Re: dating advice?

What follows is my reply to a message about the titular topic. This is shared with permission, while the identity of my correspondent remains a secret. The uppercase text is my edit to conceal potentially identifying information.

I believe what I wrote is not specific to this case, so please interpret it mutatis mutandis.

Maybe I shouldn’t ask you this and sorry if it disturbs you […] do you have any tips to find a date? […] I am YOUNG MAN looking for a woman.

No need to apologise. You did nothing wrong. At worst, I would answer that I have nothing to write and we would each go our ways.

I don’t know if I am the right person to tackle this issue. I will tell you what I think and let you be the judge.

You told me about who you are, but you did not write anything about your cultural background. I don’t need to know about it, although it is important for you to be mindful of, as it determines the set of perceptions and social expectations associated with dating, romantic relations, marriage, and the like.

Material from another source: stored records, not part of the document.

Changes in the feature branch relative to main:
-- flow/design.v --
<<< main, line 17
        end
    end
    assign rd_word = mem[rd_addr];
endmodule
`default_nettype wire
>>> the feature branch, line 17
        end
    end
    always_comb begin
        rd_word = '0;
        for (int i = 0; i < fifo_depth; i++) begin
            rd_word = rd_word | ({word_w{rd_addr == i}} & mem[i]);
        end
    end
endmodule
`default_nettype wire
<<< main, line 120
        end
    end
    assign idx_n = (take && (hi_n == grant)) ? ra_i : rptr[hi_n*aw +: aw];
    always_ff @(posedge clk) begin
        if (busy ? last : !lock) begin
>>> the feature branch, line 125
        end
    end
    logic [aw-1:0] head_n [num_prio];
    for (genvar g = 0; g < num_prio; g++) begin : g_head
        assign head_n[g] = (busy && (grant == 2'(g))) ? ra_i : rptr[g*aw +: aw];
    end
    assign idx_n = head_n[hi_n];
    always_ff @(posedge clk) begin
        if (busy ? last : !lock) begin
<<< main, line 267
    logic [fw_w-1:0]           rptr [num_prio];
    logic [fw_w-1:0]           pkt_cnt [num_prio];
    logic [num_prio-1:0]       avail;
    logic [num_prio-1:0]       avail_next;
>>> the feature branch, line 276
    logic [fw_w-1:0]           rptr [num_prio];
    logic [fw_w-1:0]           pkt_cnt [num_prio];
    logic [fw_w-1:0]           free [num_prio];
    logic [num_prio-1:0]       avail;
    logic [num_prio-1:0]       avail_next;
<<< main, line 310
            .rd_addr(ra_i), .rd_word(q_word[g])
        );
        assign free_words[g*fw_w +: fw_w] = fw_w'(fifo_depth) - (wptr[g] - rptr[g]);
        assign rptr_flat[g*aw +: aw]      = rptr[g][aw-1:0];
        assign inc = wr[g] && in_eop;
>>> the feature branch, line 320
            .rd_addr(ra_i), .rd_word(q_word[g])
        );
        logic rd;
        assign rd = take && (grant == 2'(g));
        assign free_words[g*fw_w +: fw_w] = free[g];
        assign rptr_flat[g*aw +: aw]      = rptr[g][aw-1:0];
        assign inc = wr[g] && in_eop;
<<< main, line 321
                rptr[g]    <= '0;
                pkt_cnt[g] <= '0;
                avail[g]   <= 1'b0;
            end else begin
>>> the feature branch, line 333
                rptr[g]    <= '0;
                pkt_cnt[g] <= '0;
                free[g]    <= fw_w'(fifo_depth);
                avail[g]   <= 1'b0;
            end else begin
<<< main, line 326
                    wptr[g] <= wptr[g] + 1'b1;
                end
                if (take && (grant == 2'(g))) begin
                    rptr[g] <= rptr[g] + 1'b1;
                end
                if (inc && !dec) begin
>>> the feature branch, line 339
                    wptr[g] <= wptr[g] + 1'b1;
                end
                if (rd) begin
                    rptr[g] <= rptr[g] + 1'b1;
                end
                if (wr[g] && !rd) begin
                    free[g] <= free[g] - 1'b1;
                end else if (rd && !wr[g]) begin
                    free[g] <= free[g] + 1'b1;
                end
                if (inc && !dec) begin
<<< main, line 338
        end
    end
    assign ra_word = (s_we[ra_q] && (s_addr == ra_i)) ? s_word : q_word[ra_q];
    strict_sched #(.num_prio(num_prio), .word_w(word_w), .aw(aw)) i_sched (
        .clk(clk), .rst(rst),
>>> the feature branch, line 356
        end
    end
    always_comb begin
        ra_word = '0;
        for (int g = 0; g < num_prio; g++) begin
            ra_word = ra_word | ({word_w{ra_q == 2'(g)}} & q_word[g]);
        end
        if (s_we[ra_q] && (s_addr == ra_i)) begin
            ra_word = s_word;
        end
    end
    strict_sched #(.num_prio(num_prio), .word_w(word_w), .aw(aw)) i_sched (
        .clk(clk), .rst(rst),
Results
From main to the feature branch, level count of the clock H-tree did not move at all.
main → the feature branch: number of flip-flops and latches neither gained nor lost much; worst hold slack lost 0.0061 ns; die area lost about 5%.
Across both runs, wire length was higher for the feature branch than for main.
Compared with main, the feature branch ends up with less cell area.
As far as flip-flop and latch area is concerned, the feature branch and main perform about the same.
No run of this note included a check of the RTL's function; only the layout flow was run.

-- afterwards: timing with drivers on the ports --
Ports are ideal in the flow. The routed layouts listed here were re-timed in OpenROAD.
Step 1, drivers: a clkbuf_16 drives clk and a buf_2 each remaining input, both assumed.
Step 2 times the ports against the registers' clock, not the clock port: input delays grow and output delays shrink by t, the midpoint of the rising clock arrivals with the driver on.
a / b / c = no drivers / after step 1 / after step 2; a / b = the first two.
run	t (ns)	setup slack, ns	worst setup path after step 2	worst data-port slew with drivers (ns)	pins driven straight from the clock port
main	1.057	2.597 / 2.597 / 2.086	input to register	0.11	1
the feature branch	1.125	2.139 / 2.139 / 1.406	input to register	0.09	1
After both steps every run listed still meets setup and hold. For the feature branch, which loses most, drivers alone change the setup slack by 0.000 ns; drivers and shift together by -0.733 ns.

Does your culture expect of young men to be in a relationship? If, for example, you visit some relatives, do they ask you questions such as “why didn’t you bring your girlfriend with you?” Depending on the culture, these questions may be more intrusive, like “when are you going to get married?” They already assume things and demand conformity with them. They intimidate you. You feel uncomfortable to answer “I don’t have a girlfriend.”

If your culture has such expectations, it conditions you to think of dating as a means to an end. You are effectively being bullied to find a woman—any woman—which will be used as a medium in pursuit of the goal of fitting in to the social norms. In this regard, the culture is not teaching you to value the person, but to prioritise what the person gives you as “social points”.

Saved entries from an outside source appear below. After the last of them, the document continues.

From an optimization exercise on the open Yosys and OpenROAD flow, aimed at small area; shortcuts taken in it are not production practice.
The RTL was checked by simulation tests, not by an equivalence proof against the original design.
Power is estimated from default activity; no workload was simulated. The clock port is modelled as an ideal driver; clocking choices that lean on that would not hold on a real chip.

==> flow/design.v <==
package sdram_streamer_pkg;
   localparam int DEF_DATAWIDTH    = 32;
   localparam int DEF_ADDRESSWIDTH = 32;
   localparam int DEF_FIFO_DEPTH   = 16;
   localparam int DEF_COUNTWIDTH   = 16;
   typedef enum logic [1:0] {
      IDLE,
      WRITE,
      FLUSH,
      DONE
   } state_t;
   typedef struct packed {
      logic [DEF_ADDRESSWIDTH-1:0]  address;
      logic [DEF_DATAWIDTH/8-1:0]   byteenable;
      logic [DEF_DATAWIDTH-1:0]     data;
   } fifo_entry_t;
   function automatic int clog2(input int value);
      clog2 = 0;
      for (int i = 0; i < 31; i++) begin
         if ((1 << i) < value) begin
            clog2 = i + 1;
         end
      end
   endfunction
endpackage
module sync_fifo #(
   parameter int WIDTH = 8,
   parameter int DEPTH = 16,
   parameter int AW    = $clog2(DEPTH)
)(
   input  logic             clk,
   input  logic             rst_n,
   input  logic             push,
   input  logic [WIDTH-1:0] push_data,
   input  logic             pop,
   output logic [WIDTH-1:0] head_data,
   output logic             full,
   output logic             empty,
   output logic             more_than_one
);
   logic [WIDTH-1:0] mem [DEPTH];
   logic [AW-1:0]    wr_ptr_reg;
   logic [DEPTH-1:0] rd_sel_reg;    
   logic [AW:0]      count_reg;
   logic             do_push;
   assign full          = count_reg[AW];
   assign empty         = (count_reg == '0);
   assign more_than_one = |count_reg[AW:1];
   assign do_push       = push && !full;
   always_comb begin
      head_data = '0;
      for (int i = 0; i < DEPTH; i++) begin
         head_data = head_data | ({WIDTH{rd_sel_reg[i]}} & mem[i]);
      end
   end
   always_ff @(posedge clk) begin
      if (do_push) begin
         mem[wr_ptr_reg] <= push_data;
      end
   end
   always_ff @(posedge clk or negedge rst_n) begin
      if (!rst_n) begin
         wr_ptr_reg <= '0;
         rd_sel_reg <= DEPTH'(1);
         count_reg  <= '0;
      end else begin
         if (do_push) begin
            wr_ptr_reg <= wr_ptr_reg + AW'(1);
         end
         if (pop) begin
            rd_sel_reg <= {rd_sel_reg[DEPTH-2:0], rd_sel_reg[DEPTH-1]};
         end
         case ({do_push, pop})
            2'b10:   count_reg <= count_reg + (AW+1)'(1);
            2'b01:   count_reg <= count_reg - (AW+1)'(1);
            default: count_reg <= count_reg;
         endcase
      end
   end
endmodule
module sdram_write_streamer #(
   parameter int DATAWIDTH       = sdram_streamer_pkg::DEF_DATAWIDTH,
   parameter int BYTEENABLEWIDTH = DATAWIDTH / 8,
   parameter int ADDRESSWIDTH    = sdram_streamer_pkg::DEF_ADDRESSWIDTH,
   parameter int FIFO_DEPTH      = sdram_streamer_pkg::DEF_FIFO_DEPTH,
   parameter int COUNTWIDTH      = sdram_streamer_pkg::DEF_COUNTWIDTH
)(
   input  logic                       clock50MHz,
   input  logic                       reset,
   input  logic                       auto_incr,
   input  logic [ADDRESSWIDTH-1:0]    base_address,
   input  logic                       load_base,
   input  logic [ADDRESSWIDTH-1:0]    sdram_address,
   input  logic [BYTEENABLEWIDTH-1:0] sdram_byteenable,
   input  logic                       sdram_write,
   input  logic [DATAWIDTH-1:0]       sdram_writedata,
   output logic                       sdram_waitrequest,
   input  logic                       sdram_finished,
   input  logic                       irq_ack,
   output logic [ADDRESSWIDTH-1:0]    master_address,
   output logic [BYTEENABLEWIDTH-1:0] master_byteenable,
   output logic                       master_write,
   output logic [DATAWIDTH-1:0]       master_writedata,
   input  logic                       master_waitrequest,
   output logic                       irq,
   output logic [COUNTWIDTH-1:0]      word_count,
   output logic                       busy
);
   localparam int ENTRY_W = ADDRESSWIDTH + BYTEENABLEWIDTH + DATAWIDTH;
   logic                    master_write_reg;
   logic                    flush_reg;
   logic [ADDRESSWIDTH-1:0] pointer_reg;
   logic [ADDRESSWIDTH-1:0] addr_src;
   logic [COUNTWIDTH-1:0]   word_count_reg;
   logic                    irq_reg;
   logic                    finish_pending_reg;
   logic                    fifo_full, fifo_empty, fifo_more;
   logic                    push, pop, inc;
   logic [ENTRY_W-1:0]      head_entry;
   assign push = sdram_write && !fifo_full;
   assign inc  = push && auto_incr;
   assign pop  = master_write_reg && !master_waitrequest;
   assign addr_src = load_base ? base_address : pointer_reg;
   sync_fifo #(
      .WIDTH (ENTRY_W),
      .DEPTH (FIFO_DEPTH)
   ) u_fifo (
      .clk           (clock50MHz),
      .rst_n         (reset),
      .push          (push),
      .push_data     ({auto_incr ? addr_src : sdram_address, sdram_byteenable, sdram_writedata}),
      .pop           (pop),
      .head_data     (head_entry),
      .full          (fifo_full),
      .empty         (fifo_empty),
      .more_than_one (fifo_more)
   );
   always_ff @(posedge clock50MHz or negedge reset) begin
      if (!reset) begin
         master_write_reg   <= 1'b0;
         flush_reg          <= 1'b0;
         pointer_reg        <= '0;
         word_count_reg     <= '0;
         irq_reg            <= 1'b0;
         finish_pending_reg <= 1'b0;
      end else begin
         if (master_write_reg) begin
            if (!master_waitrequest && !fifo_more) begin
               master_write_reg <= 1'b0;
               flush_reg        <= (finish_pending_reg || sdram_finished) && !push;
            end
         end else if (flush_reg) begin
            flush_reg <= 1'b0;
         end else if (!fifo_empty) begin
            master_write_reg <= 1'b1;
         end else begin
            flush_reg <= finish_pending_reg;
         end
         pointer_reg <= addr_src + (inc ? ADDRESSWIDTH'(BYTEENABLEWIDTH) : '0);
         if (load_base) begin
            word_count_reg <= '0;
         end else if (pop) begin
            word_count_reg <= word_count_reg + COUNTWIDTH'(1);
         end
         if (flush_reg) begin
            irq_reg <= 1'b1;
         end else if (irq_ack) begin
            irq_reg <= 1'b0;
         end
         if (flush_reg) begin
            finish_pending_reg <= 1'b0;
         end else if (sdram_finished) begin
            finish_pending_reg <= 1'b1;
         end
      end
   end
   assign sdram_waitrequest = fifo_full;
   assign master_address    = head_entry[ENTRY_W-1 -: ADDRESSWIDTH];
   assign master_byteenable = head_entry[DATAWIDTH +: BYTEENABLEWIDTH];
   assign master_writedata  = head_entry[DATAWIDTH-1:0];
   assign master_write      = master_write_reg;
   assign irq               = irq_reg;
   assign word_count        = word_count_reg;
   assign busy              = !fifo_empty || master_write_reg;
endmodule
clock: 5.0 ns
lec_check: 0
cap_margin: 20
core_margin: 2
core_utilization: 40
slew_margin: 20
run.sh (not shown) runs the stock make flow with config.mk's settings and CLKGATE_MAP_FILE= SYNTH_SCRIPT=/design/flow/synth_recipe.tcl, a recipe that flattens the netlist after the stock synthesis.
Edit:
--- a/flow/design.v
+++ b/flow/design.v
@@ -40,19 +40,14 @@
 );
    logic [WIDTH-1:0] mem [DEPTH];
    logic [AW-1:0]    wr_ptr_reg;
-   logic [DEPTH-1:0] rd_sel_reg;    
+   logic [AW-1:0]    rd_ptr_reg;
    logic [AW:0]      count_reg;
    logic             do_push;
    assign full          = count_reg[AW];
    assign empty         = (count_reg == '0);
    assign more_than_one = |count_reg[AW:1];
    assign do_push       = push && !full;
-   always_comb begin
-      head_data = '0;
-      for (int i = 0; i < DEPTH; i++) begin
-         head_data = head_data | ({WIDTH{rd_sel_reg[i]}} & mem[i]);
-      end
-   end
+   assign head_data = mem[rd_ptr_reg];
    always_ff @(posedge clk) begin
       if (do_push) begin
          mem[wr_ptr_reg] <= push_data;
@@ -61,14 +56,14 @@
    always_ff @(posedge clk or negedge rst_n) begin
       if (!rst_n) begin
          wr_ptr_reg <= '0;
-         rd_sel_reg <= DEPTH'(1);
+         rd_ptr_reg <= '0;
          count_reg  <= '0;
       end else begin
          if (do_push) begin
             wr_ptr_reg <= wr_ptr_reg + AW'(1);
          end
          if (pop) begin
-            rd_sel_reg <= {rd_sel_reg[DEPTH-2:0], rd_sel_reg[DEPTH-1]};
+            rd_ptr_reg <= rd_ptr_reg + AW'(1);
          end
          case ({do_push, pop})
             2'b10:   count_reg <= count_reg + (AW+1)'(1);
@@ -156,7 +151,9 @@
          end else begin
             flush_reg <= finish_pending_reg;
          end
-         pointer_reg <= addr_src + (inc ? ADDRESSWIDTH'(BYTEENABLEWIDTH) : '0);
+         if (load_base || inc) begin
+            pointer_reg <= addr_src + (inc ? ADDRESSWIDTH'(BYTEENABLEWIDTH) : '0);
+         end
          if (load_base) begin
             word_count_reg <= '0;
          end else if (pop) begin
Cell area is higher by 6.0%.
Global-route usage is lower by 3.0 points.
Routed wire length is lower by 11%.
Utilization is lower by 0.22 points.
Maximum frequency is lower by 7.7%.
Area after synthesis is higher by 6.3%.
Setup slack loses 360 ps.
Non-clock buffer count is lower by 13.
Synthesized cell count is lower by 12%.
Clock power is higher by 2.5%.

========
## v34
RTL: the design.v shown in full above, as it stands there.
clock: 5.0 ns
lec_check: 0
cap_margin: 20
core_margin: 2
core_utilization: 40
slew_margin: 20
standard.sh (not shown) runs the stock make flow with config.mk's settings and CLKGATE_MAP_FILE= SYNTH_SCRIPT=/design/flow/synth_recipe.tcl, a recipe that flattens the netlist after the stock synthesis.
==> flow/flow/run.sh <==
#!/bin/bash
# Standard ORFS layout (standard.sh) with two changes that only affect buffering:
#  - port buffers use sky130_fd_sc_hd__buf_1 instead of the default pick;
#  - CTS clusters more sinks per leaf buffer and inserts no dummy loads.
# make's full output goes to orfs_make.log; ORFS keeps each step's log under orfs/logs.
set -euo pipefail
CTS_ARGS="-sink_clustering_enable -repair_clock_nets -dont_use_dummy_load -sink_clustering_size 30 -sink_clustering_max_diameter 100"
bash standard.sh \
  "BUFFER_PORTS_ARGS=-buffer_cell sky130_fd_sc_hd__buf_1" \
  "CTS_ARGS=$CTS_ARGS" \
  finish > orfs_make.log 2>&1
v34 ended with every stage complete and zero timing, DRC or antenna violations.
For v31, these inputs were changed with respect to v34:
--- a/flow/design.v
+++ b/flow/design.v
@@ -24,10 +24,9 @@
    endfunction
 endpackage
 module sync_fifo #(
    parameter int WIDTH = 8,
-   parameter int DEPTH = 16,
-   parameter int AW    = $clog2(DEPTH)
+   parameter int DEPTH = 16
 )(
    input  logic             clk,
    input  logic             rst_n,
    input  logic             push,
@@ -38,43 +37,38 @@
    output logic             empty,
    output logic             more_than_one
 );
    logic [WIDTH-1:0] mem [DEPTH];
-   logic [AW-1:0]    wr_ptr_reg;
-   logic [DEPTH-1:0] rd_sel_reg;    
-   logic [AW:0]      count_reg;
+   logic [DEPTH-1:0] occ_reg;
+   logic [DEPTH-1:0] head_sel;
    logic             do_push;
-   assign full          = count_reg[AW];
-   assign empty         = (count_reg == '0);
-   assign more_than_one = |count_reg[AW:1];
+   assign full          = occ_reg[DEPTH-1];
+   assign empty         = !occ_reg[0];
+   assign more_than_one = occ_reg[1];
    assign do_push       = push && !full;
+   assign head_sel = occ_reg & ~{1'b0, occ_reg[DEPTH-1:1]};
    always_comb begin
       head_data = '0;
       for (int i = 0; i < DEPTH; i++) begin
-         head_data = head_data | ({WIDTH{rd_sel_reg[i]}} & mem[i]);
+         head_data = head_data | ({WIDTH{head_sel[i]}} & mem[i]);
       end
    end
    always_ff @(posedge clk) begin
       if (do_push) begin
-         mem[wr_ptr_reg] <= push_data;
+         mem[0] <= push_data;
+         for (int i = 1; i < DEPTH; i++) begin
+            mem[i] <= mem[i-1];
+         end
       end
    end
    always_ff @(posedge clk or negedge rst_n) begin
       if (!rst_n) begin
-         wr_ptr_reg <= '0;
-         rd_sel_reg <= DEPTH'(1);
-         count_reg  <= '0;
+         occ_reg <= '0;
       end else begin
-         if (do_push) begin
-            wr_ptr_reg <= wr_ptr_reg + AW'(1);
-         end
-         if (pop) begin
-            rd_sel_reg <= {rd_sel_reg[DEPTH-2:0], rd_sel_reg[DEPTH-1]};
-         end
          case ({do_push, pop})
-            2'b10:   count_reg <= count_reg + (AW+1)'(1);
-            2'b01:   count_reg <= count_reg - (AW+1)'(1);
-            default: count_reg <= count_reg;
+            2'b10:   occ_reg <= {occ_reg[DEPTH-2:0], 1'b1};
+            2'b01:   occ_reg <= {1'b0, occ_reg[DEPTH-1:1]};
+            default: occ_reg <= occ_reg;
          endcase
       end
    end
 endmodule
## What came out
Final wirelength was lower in v31 than in v34.
Simple-gate share of the synthesized area came out lower on v31 than on v34.
Between v31 and v34, sequential cell area share is lower for v34, v31 comes in above that.
Run comparison: v34 beginning of the critical path u_fifo.rd_sel_reg[3]$_DFFE_PN0P_; v31 beginning of the critical path u_fifo.occ_reg[7]$_DFFE_PN0P_
v31: flow completed, timing, DRC and antenna clean
v31 against v34: design area went down 1.2%, routed metal-1 wire length lower, final period utilization +2.1 points.
Compared v31 vs v34, and routability congestion estimate from global placement is down in v31.
Sort v31 and v34 by cell depth of the worst setup path asc -> top: v34
Going from v34 to v31, initial core utilization comparable, adder and majority gate portion of the synthesized area saw a decrease, worst slack at placement now sits higher.
Re longest individual stage delay on the worst path: v34 was higher than v31.
Compared to v34, v31 has utilization 0.19 points higher.

what the ideal ports hide:
How much do the figures lean on ideal ports? The routed layouts below were timed once more, with nothing changed but the port constraints.
Step 1 sets driving cells, clkbuf_16 on the clock port and buf_2 on the other inputs (assumed; they add their load-dependent delay and slew).
Step 2 times the ports against the registers' clock, not the clock port: input delays grow and output delays shrink by t, the midpoint of the rising clock arrivals with the driver on.
a / b / c = ideal / step 1 / step 2; a / b = the first two.
run	t, ns	setup slack, ns	hold slack, ns	clock arrival spread, ns	slew at the worst register clock pin (ns)
the first run of note 1	0.742	0.658 / 0.588 / 1.173	0.369 / 0.338 / 0.493	0.034 / 0.033	0.07 / 0.07
the second run of note 1	0.764	0.297 / 0.226 / 0.990	0.432 / 0.386 / 0.500	0.028 / 0.028	0.07 / 0.07
v34	0.684	0.943 / 0.874 / 0.906	0.390 / 0.360 / 0.492	0.067 / 0.067	0.11 / 0.11
v31	0.683	0.840 / 0.772 / 1.373	0.417 / 0.417 / 0.417	0.069 / 0.070	0.12 / 0.12
After both steps every run listed still meets setup and hold. For v34, which loses most, drivers alone change the setup slack by -0.069 ns; drivers and shift together by -0.037 ns.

This is a nuanced distinction, yet it matters greatly when it comes to your disposition. If your primary objective is to placate the people in your milieu, you will focus on appearances. By “appearances” I do not mean how beautiful the woman is: I refer to all those surface-level features that make the society treat you as a “good man/husband” who has a “good woman/wife”. What those are depends on the particularities of your culture. For example, in a traditional Greek setting, a “good wife” does what her husband says; a “good wife” must stay at home to take care of the kids… You get the idea.

Appearances of this sort dehumanise and necessarily objectify the person. You will be searching for a “good woman/wife” and you will be ignoring the substance.

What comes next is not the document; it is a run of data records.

Background: an optimization exercise with open tools, aiming at small area and a short achievable clock period. Do not read the settings as production practice. At most, simulation tests tie the RTL to the original design; equivalence was not proved. Function not checked in runs 2 and 3: the RTL went through the layout flow alone. The clock cells of run 1 come from the design's own scripts or RTL, not from TritonCTS. No driver is modelled on the clock port, so clock power and skew are understated where the tree is cut down; a real chip needs a root buffer or a tree. No activity file was given, so power comes from the tool's default toggle rates.

--- design/flow/config.mk ---
export PLATFORM = sky130hd
export DESIGN_NAME = packet_sfifo_drop
export DESIGN_NICKNAME = packet_sfifo_drop
export VERILOG_FILES = /design/flow/design.v
export SDC_FILE = /design/flow/constraint.sdc
export NUM_CORES = 4
export LEC_CHECK = 0
export ABC_CLOCK_PERIOD_IN_PS = 2200
export CAP_MARGIN = 10
export CORE_MARGIN = 2
export CORE_UTILIZATION = 55
export SETUP_SLACK_MARGIN = 2.9
export SLEW_MARGIN = 10
--- design/flow/constraint.sdc ---
create_clock -name core_clock -period 5.0 [get_ports {clk}]
set_input_delay 1.0000 -clock core_clock [delete_from_list [all_inputs] [get_ports {clk}]]
set_output_delay 1.0000 -clock core_clock [all_outputs]
set_load 0.01 [all_outputs]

My first advice, then, is to disregard what society thinks and to focus on the human being. Be honest with yourself by admitting that you do not know everything: you can flourish as a person by learning from what your actual/potential partner has to offer, such as interests, hobbies, etc.

My second advice, which follows from the above, is to not give in to the pressure of conforming with appearances. You do not need to be in a relationship for the sake of being in a relationship. In other words, don’t just pick a woman to simply mark this to-do item as “done”. Be selective and only try to approach someone you are in sync with.

The third advice is to not be entitled. No-one deserves another person. If a woman says “no”, it means “no”. Full stop!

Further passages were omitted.